**Provided data**
+---+

Background: an optimization exercise with open tools, aiming at small area. Do not read the settings as production practice.
Function was checked by simulation only, so behaviour that the tests miss may differ from the original.
The clock input has no modelled driver; a real chip could not lean on it and would need a root buffer or a full tree.
Power figures rest on the tool's default switching activity, not on a simulated workload.

old:
==> flow/design.v (excerpt) <==
module microprocessor #(parameter N = 8, ROM_addressBits = 6, RF_addressBits = 3) (
  input  logic                           clk             ,
  input  logic                           rst_n           ,
  input  logic [ 3+2*(RF_addressBits):0] ROM_data        ,
  input  logic [                  N-1:0] SRAM_data       ,
  output logic                           overflowPC      ,
  output logic                           ROM_readEnable  ,
  output logic                           SRAM_readEnable ,
  output logic                           SRAM_writeEnable,
  output logic [    ROM_addressBits-1:0] ROM_address     ,
  output logic [(2**RF_addressBits)-1:0] SRAM_address    ,
  output logic [                  N-1:0] SRAM_data_in
);
  localparam logic [1:0] S_INIT = 2'd0, S_RUN = 2'd1, S_LD2 = 2'd2, S_HALT = 2'd3;
  logic [1:0] state;
  logic [2:0] ph;
  wire st_init = (state == S_INIT);
  ...
==> flow/config.mk <==
export PLATFORM = sky130hd
export DESIGN_NAME = microprocessor
export DESIGN_NICKNAME = microprocessor
export VERILOG_FILES = /design/flow/design.v
export SDC_FILE = /design/flow/constraint.sdc
export NUM_CORES = 4
export LEC_CHECK = 0
export CAP_MARGIN = 20
export CORE_MARGIN = 2
export CORE_UTILIZATION = 40
export SLEW_MARGIN = 20
==> flow/constraint.sdc <==
create_clock -name core_clock -period 10.0 [get_ports {clk}]
set_input_delay 2.0000 -clock core_clock [delete_from_list [all_inputs] [get_ports {clk}]]
set_output_delay 2.0000 -clock core_clock [all_outputs]
set_load 0.01 [all_outputs]
standard.sh (not shown) runs the stock make flow with config.mk's settings and CLKGATE_MAP_FILE= SYNTH_SCRIPT=/design/flow/synth_recipe.tcl, a recipe that flattens the netlist after the stock synthesis.
==> flow/flow/run.sh <==
#!/bin/bash
# Own layout flow: the standard flow (standard.sh) with three changes:
#  - synthesis is the standard flow's synthesis script, with ABC run with an area-oriented
#    script (flow/abc_area.script) instead of ORFS's;
#  - the port buffers are the smallest buffer cell (buf_1);
#  - the clock tree is made by hand (flow/cts_manual.tcl): the registers
#    are split into groups by position, each driven by one buffer, and the
#    clock port drives the buffers; flow/cts_buf.txt names the buffer cell
#    and the number of groups.
# Each tool's output goes to a log file in this folder (make's output to
# standard.log; ORFS keeps its per-step logs under orfs/logs/).
set -euo pipefail
W=$PWD
{
  echo "proc abc {args} { set i [lsearch \$args -script]; if {\$i >= 0} { lset args [expr {\$i+1}] $W/flow/abc_area.script }; yosys abc {*}\$args }"
  cat "$W/synth_recipe.tcl"
} > "$W/own_synth.tcl"
sed "s#SYNTH_SCRIPT=[^ ]*#SYNTH_SCRIPT=$W/own_synth.tcl#" "$W/standard.sh" > "$W/own_standard.sh"
grep -q "SYNTH_SCRIPT=$W/own_synth.tcl" "$W/own_standard.sh"
export BUFFER_PORTS_ARGS="-buffer_cell sky130_fd_sc_hd__buf_1"
export PRE_CTS_TCL="$W/flow/cts_manual.tcl"
read -r OWN_CTS_BUF OWN_CTS_GROUPS < "$W/flow/cts_buf.txt"
export OWN_CTS_BUF OWN_CTS_GROUPS
bash "$W/own_standard.sh" > "$W/standard.log" 2>&1
==> flow/flow/cts_buf.txt <==
sky130_fd_sc_hd__buf_12 4
Other scripts of this flow, unchanged in this note and not shown: flow/flow/abc_area.script, flow/flow/cts_manual.tcl
old | stages: all done | timing, DRC, antenna: all pass
For new, these inputs were changed with respect to old:
==> flow/flow/cts_buf.txt <==
sky130_fd_sc_hd__buf_12 3
- Number of iterations in the first detailed-routing pass: new vs old, no meaningful difference
- new vs old, switching share of total power went up by 0.98 points.
- new packs its core looser than old.
- new — insertion delay to the later sink of the worst-skew pair 0.02 ns higher, old as reference
- new consumes less power than old does.
- The maximum frequency of old and that of new are within noise of each other.
- Compared new vs old, and headroom to the max-slew limit is down in new.
- Status: global-route total usage across every layer parity (old, new)
- Compared to old, new has via-per-instance ratio 0.39% higher.
No run of this note takes its clock network from TritonCTS; it comes from the design's own scripts or RTL.

---

Another version of the RTL of microprocessor (not shown whole).
Size: about 230 cells after synthesis, about 2800 µm² of cells after synthesis.
Settings: LEC_CHECK=0, CAP_MARGIN=20, CORE_MARGIN=2, CORE_UTILIZATION=40, SLEW_MARGIN=20; clock period 10.0 ns.
==> flow/flow/run.sh <==
#!/bin/bash
# Own layout flow: the standard flow (standard.sh) with three changes:
#  - synthesis is the standard flow's synthesis script (registers and names unchanged),
#    with ABC run with area-oriented scripts (flow/abc_*.script) instead of
#    ORFS's: each is tried in a synthesis-only run and the one giving the
#    smallest cell area is used for the layout;
#  - the port buffers are the smallest buffer cell (buf_1);
#  - the clock tree is made by hand (flow/cts_manual.tcl): the registers
#    are split into groups by position, each driven by one buffer, and the
#    clock port drives the buffers; flow/cts_buf.txt holds the buffer cell,
#    the number of groups, how many sinks over an even share a group may
#    take, the estimated slew (ns) above which a buffer is replaced, and the
#    stronger cell that replaces it.
# Each tool's output goes to a log file in this folder: make's output to
# standard.log (and synth_<script>.log for the trial syntheses); ORFS keeps
# its per-step logs under orfs/logs/ (and try_<script>/logs/).
set -euo pipefail
W=$PWD
mk_synth() {  # $1: abc script, $2: output tcl
  {
    echo "proc abc {args} { set i [lsearch \$args -script]; if {\$i >= 0} { lset args [expr {\$i+1}] $1 }; yosys abc {*}\$args }"
    cat "$W/synth_recipe.tcl"
  } > "$2"
}
best=""
best_area=""
for s in "$W"/flow/abc_*.script; do
  name=$(basename "$s" .script)
  mk_synth "$s" "$W/synth_$name.tcl"
  sed -e "s#SYNTH_SCRIPT=[^ ]*#SYNTH_SCRIPT=$W/synth_$name.tcl#" \
      -e "s#WORK_HOME=[^ ]*#WORK_HOME=$W/try_$name#" "$W/standard.sh" > "$W/try_$name.sh"
  (bash "$W/try_$name.sh" synth > "$W/synth_$name.log" 2>&1 || true) &
done
wait
for s in "$W"/flow/abc_*.script; do
  name=$(basename "$s" .script)
  a=$(grep -h "Chip area for module" "$W"/try_$name/reports/*/microprocessor/base/synth_stat.txt 2>/dev/null | awk '{print $NF}' | head -n 1)
  echo "$name ${a:-failed}" >> "$W/synth_choice.log"
  if [[ -n "$a" ]] && { [[ -z "$best_area" ]] || awk -v a="$a" -v b="$best_area" 'BEGIN{exit !(a < b)}'; }; then
    best=$s; best_area=$a
  fi
done
[[ -n "$best" ]] || best="$W/flow/abc_K.script"
echo "chosen $(basename "$best") $best_area" >> "$W/synth_choice.log"
rm -rf "$W"/try_abc_*
mk_synth "$best" "$W/own_synth.tcl"
sed "s#SYNTH_SCRIPT=[^ ]*#SYNTH_SCRIPT=$W/own_synth.tcl#" "$W/standard.sh" > "$W/own_standard.sh"
grep -q "SYNTH_SCRIPT=$W/own_synth.tcl" "$W/own_standard.sh"
export BUFFER_PORTS_ARGS="-buffer_cell sky130_fd_sc_hd__buf_1"
export PRE_CTS_TCL="$W/flow/cts_manual.tcl"
read -r OWN_CTS_BUF OWN_CTS_GROUPS OWN_CTS_SLACK OWN_CTS_SLEW_NS OWN_CTS_BIG_BUF < "$W/flow/cts_buf.txt"
export OWN_CTS_BUF OWN_CTS_GROUPS OWN_CTS_SLACK OWN_CTS_SLEW_NS OWN_CTS_BIG_BUF
bash "$W/own_standard.sh" > "$W/standard.log" 2>&1
==> flow/flow/cts_buf.txt <==
sky130_fd_sc_hd__buf_12 3 4 0.118 sky130_fd_sc_hd__buf_16
==> flow/flow/cts_manual.tcl <==
# Clock tree made by hand, run by ORFS's CTS step as its PRE_CTS_TCL hook.
# The design is small: the registers are split into OWN_CTS_GROUPS groups by
# position (k-means on the placed registers, each group at most a few sinks
# over an even share) and each group's clock pins are driven by one buffer
# (cell OWN_CTS_BUF) placed at the group's centre; the clock port drives
# these buffers directly. A buffer whose estimated slew at its sinks is over
# OWN_CTS_SLEW_NS is replaced by the stronger cell OWN_CTS_BIG_BUF.
# TritonCTS is then skipped.
set cts_buf_cell $::env(OWN_CTS_BUF)
set k_groups $::env(OWN_CTS_GROUPS)
set block [ord::get_db_block]
set db [ord::get_db]
set clknet [$block findNet clk]
set master [$db findMaster $cts_buf_cell]
set sinks {}
foreach iterm [$clknet getITerms] {
  set box [[$iterm getInst] getBBox]
  lappend sinks [list $iterm [expr {([$box xMin] + [$box xMax]) / 2.0}] [expr {([$box yMin] + [$box yMax]) / 2.0}]]
}
# initial centres: spread along x
set sorted [lsort -real -index 1 $sinks]
set n [llength $sorted]
set centres {}
for {set g 0} {$g < $k_groups} {incr g} {
  set s [lindex $sorted [expr {int(($g + 0.5) * $n / $k_groups)}]]
  lappend centres [list [lindex $s 1] [lindex $s 2]]
}
# balanced k-means: each group takes at most ceil(n/k) sinks, nearest first
set cap [expr {($n + $k_groups - 1) / $k_groups + $::env(OWN_CTS_SLACK)}]
for {set iter 0} {$iter < 20} {incr iter} {
  set pairs {}
  set i 0
  foreach s $sinks {
    set g 0
    foreach c $centres {
      set d [expr {abs([lindex $s 1] - [lindex $c 0]) + abs([lindex $s 2] - [lindex $c 1])}]
      lappend pairs [list $d $i $g]
      incr g
    }
    incr i
  }
  set assign [lrepeat $n -1]
  set count [lrepeat $k_groups 0]
  foreach p [lsort -real -index 0 $pairs] {
    lassign $p d i g
    if {[lindex $assign $i] >= 0 || [lindex $count $g] >= $cap} continue
    lset assign $i $g
    lset count $g [expr {[lindex $count $g] + 1}]
  }
  set newc {}
  for {set g 0} {$g < $k_groups} {incr g} {
    set sx 0.0; set sy 0.0; set m 0
    set i 0
    foreach s $sinks {
      if {[lindex $assign $i] == $g} {
        set sx [expr {$sx + [lindex $s 1]}]; set sy [expr {$sy + [lindex $s 2]}]; incr m
      }
      incr i
    }
    lappend newc [list [expr {$sx / $m}] [expr {$sy / $m}]]
  }
  set centres $newc
}
for {set g 0} {$g < $k_groups} {incr g} {
  set buf [odb::dbInst_create $block $master clkbuf_leaf_$g]
  set net [odb::dbNet_create $block clk_leaf_$g]
  $net setSigType CLOCK
  set m 0
  set i 0
  foreach s $sinks {
    if {[lindex $assign $i] == $g} {
      set iterm [lindex $s 0]
      $iterm disconnect
      $iterm connect $net
      incr m
    }
    incr i
  }
  [$buf findITerm A] connect $clknet
  [$buf findITerm X] connect $net
  set c [lindex $centres $g]
  $buf setLocation [expr {int([lindex $c 0])}] [expr {int([lindex $c 1])}]
  $buf setPlacementStatus PLACED
  puts "manual CTS: clkbuf_leaf_$g ($cts_buf_cell) drives $m clock pins"
}
set_propagated_clock [all_clocks]
estimate_parasitics -placement
for {set g 0} {$g < $k_groups} {incr g} {
  set worst 0.0
  foreach pin [get_pins -of_objects [get_nets clk_leaf_$g]] {
    if {[get_property $pin direction] ne "input"} continue
    foreach p {slew_max_rise slew_max_fall} {
      set v [get_property $pin $p]
      if {$v > $worst} { set worst $v }
    }
  }
  set worst_ns $worst
  puts "manual CTS: clkbuf_leaf_$g estimated sink slew $worst_ns ns"
  if {$worst_ns > $::env(OWN_CTS_SLEW_NS)} {
    replace_cell [get_cells clkbuf_leaf_$g] [get_lib_cells */$::env(OWN_CTS_BIG_BUF)]
    puts "manual CTS: clkbuf_leaf_$g replaced by $::env(OWN_CTS_BIG_BUF)"
  }
}
proc clock_tree_synthesis {args} { puts "clock_tree_synthesis skipped: clock tree made by hand" }
Other scripts of this flow, unchanged in this note and not shown: flow/flow/abc_J.script, flow/flow/abc_K.script, flow/flow/abc_N.script, flow/flow/abc_O.script, flow/flow/abc_Q.script
==> next run, changes <==
--- a/flow/flow/run.sh
+++ b/flow/flow/run.sh
@@ -9,6 +9,4 @@
 #    are split into groups by position, each driven by one buffer, and the
-#    clock port drives the buffers; flow/cts_buf.txt holds the buffer cell,
-#    the number of groups, how many sinks over an even share a group may
-#    take, the estimated slew (ns) above which a buffer is replaced, and the
-#    stronger cell that replaces it.
+#    clock port drives the buffers; flow/cts_buf.txt names the buffer cell
+#    and the number of groups.
 # Each tool's output goes to a log file in this folder: make's output to
@@ -50,4 +48,4 @@
 export PRE_CTS_TCL="$W/flow/cts_manual.tcl"
-read -r OWN_CTS_BUF OWN_CTS_GROUPS OWN_CTS_SLACK OWN_CTS_SLEW_NS OWN_CTS_BIG_BUF < "$W/flow/cts_buf.txt"
-export OWN_CTS_BUF OWN_CTS_GROUPS OWN_CTS_SLACK OWN_CTS_SLEW_NS OWN_CTS_BIG_BUF
+read -r OWN_CTS_BUF OWN_CTS_GROUPS < "$W/flow/cts_buf.txt"
+export OWN_CTS_BUF OWN_CTS_GROUPS
 bash "$W/own_standard.sh" > "$W/standard.log" 2>&1
==> flow/flow/cts_buf.txt (replaced) <==
sky130_fd_sc_hd__buf_12 4
--- a/flow/flow/cts_manual.tcl
+++ b/flow/flow/cts_manual.tcl
@@ -2,8 +2,5 @@
 # The design is small: the registers are split into OWN_CTS_GROUPS groups by
-# position (k-means on the placed registers, each group at most a few sinks
-# over an even share) and each group's clock pins are driven by one buffer
-# (cell OWN_CTS_BUF) placed at the group's centre; the clock port drives
-# these buffers directly. A buffer whose estimated slew at its sinks is over
-# OWN_CTS_SLEW_NS is replaced by the stronger cell OWN_CTS_BIG_BUF.
-# TritonCTS is then skipped.
+# position (k-means on the placed registers) and each group's clock pins are
+# driven by one buffer (cell OWN_CTS_BUF) placed at the group's centre; the
+# clock port drives these buffers directly. TritonCTS is then skipped.
 set cts_buf_cell $::env(OWN_CTS_BUF)
@@ -28,3 +25,3 @@
 # balanced k-means: each group takes at most ceil(n/k) sinks, nearest first
-set cap [expr {($n + $k_groups - 1) / $k_groups + $::env(OWN_CTS_SLACK)}]
+set cap [expr {($n + $k_groups - 1) / $k_groups}]
 for {set iter 0} {$iter < 20} {incr iter} {
@@ -86,19 +83,2 @@
 set_propagated_clock [all_clocks]
-estimate_parasitics -placement
-for {set g 0} {$g < $k_groups} {incr g} {
-  set worst 0.0
-  foreach pin [get_pins -of_objects [get_nets clk_leaf_$g]] {
-    if {[get_property $pin direction] ne "input"} continue
-    foreach p {slew_max_rise slew_max_fall} {
-      set v [get_property $pin $p]
-      if {$v > $worst} { set worst $v }
-    }
-  }
-  set worst_ns $worst
-  puts "manual CTS: clkbuf_leaf_$g estimated sink slew $worst_ns ns"
-  if {$worst_ns > $::env(OWN_CTS_SLEW_NS)} {
-    replace_cell [get_cells clkbuf_leaf_$g] [get_lib_cells */$::env(OWN_CTS_BIG_BUF)]
-    puts "manual CTS: clkbuf_leaf_$g replaced by $::env(OWN_CTS_BIG_BUF)"
-  }
-}
 proc clock_tree_synthesis {args} { puts "clock_tree_synthesis skipped: clock tree made by hand" }
What happened:
- power rose by 2.1%
- sequential cell count is unchanged
- core utilization rose by 0.18 points
- maximum frequency stays flat
- area after synthesis is unchanged
- design area rose by 0.40%
- via count rose by 1.3%
- setup slack gets worse by 0.0074 ns
- sequential share of layout area fell by 0.25 points
- critical path depth does not change
- first-iteration DRC count fell by 4.0%
In every run of this note, the design's own scripts or RTL, not TritonCTS, make the clock network.

port drivers added, routing unchanged:
No port has a modelled driver above. Below, the same layouts with a new extraction and two added sets of constraints.
Step 1 (the two cells are an assumption about what drives the block):
set clk [get_ports {clk}]
set_driving_cell -lib_cell sky130_fd_sc_hd__clkbuf_16 $clk
set_driving_cell -lib_cell sky130_fd_sc_hd__buf_2 [delete_from_list [all_inputs] $clk]
Step 2 also shifts input and output timing later by t, the mid clock arrival at the registers, as if the neighbouring blocks saw the same clock.
Slacks: ideal ports / drivers / drivers and shift; pairs: ideal ports / drivers.
| run | shift t [ns] | slack for setup (ns) | worst setup path after step 2 | worst register clock-pin slew, ns | pins driven straight from the clock port |
|---|---|---|---|---|---|
| old | 0.204 | 4.332 / 4.291 / 4.291 | input to output | 0.09 / 0.09 | 4 |
| new | 0.208 | 4.332 / 4.291 / 4.291 | input to output | 0.12 / 0.12 | 3 |
| the first run of note 2 | 0.211 | 4.293 / 4.267 / 4.267 | input to output | 0.11 / 0.11 | 3 |
| the second run of note 2 | 0.209 | 4.286 / 4.260 / 4.260 | input to output | 0.11 / 0.11 | 4 |
After both steps every run listed still meets setup and hold.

+---+

**What the task asks**
Every line above that has the string "than" needs to be copied.

**Result of this exercise**
- new packs its core looser than old.
- new consumes less power than old does.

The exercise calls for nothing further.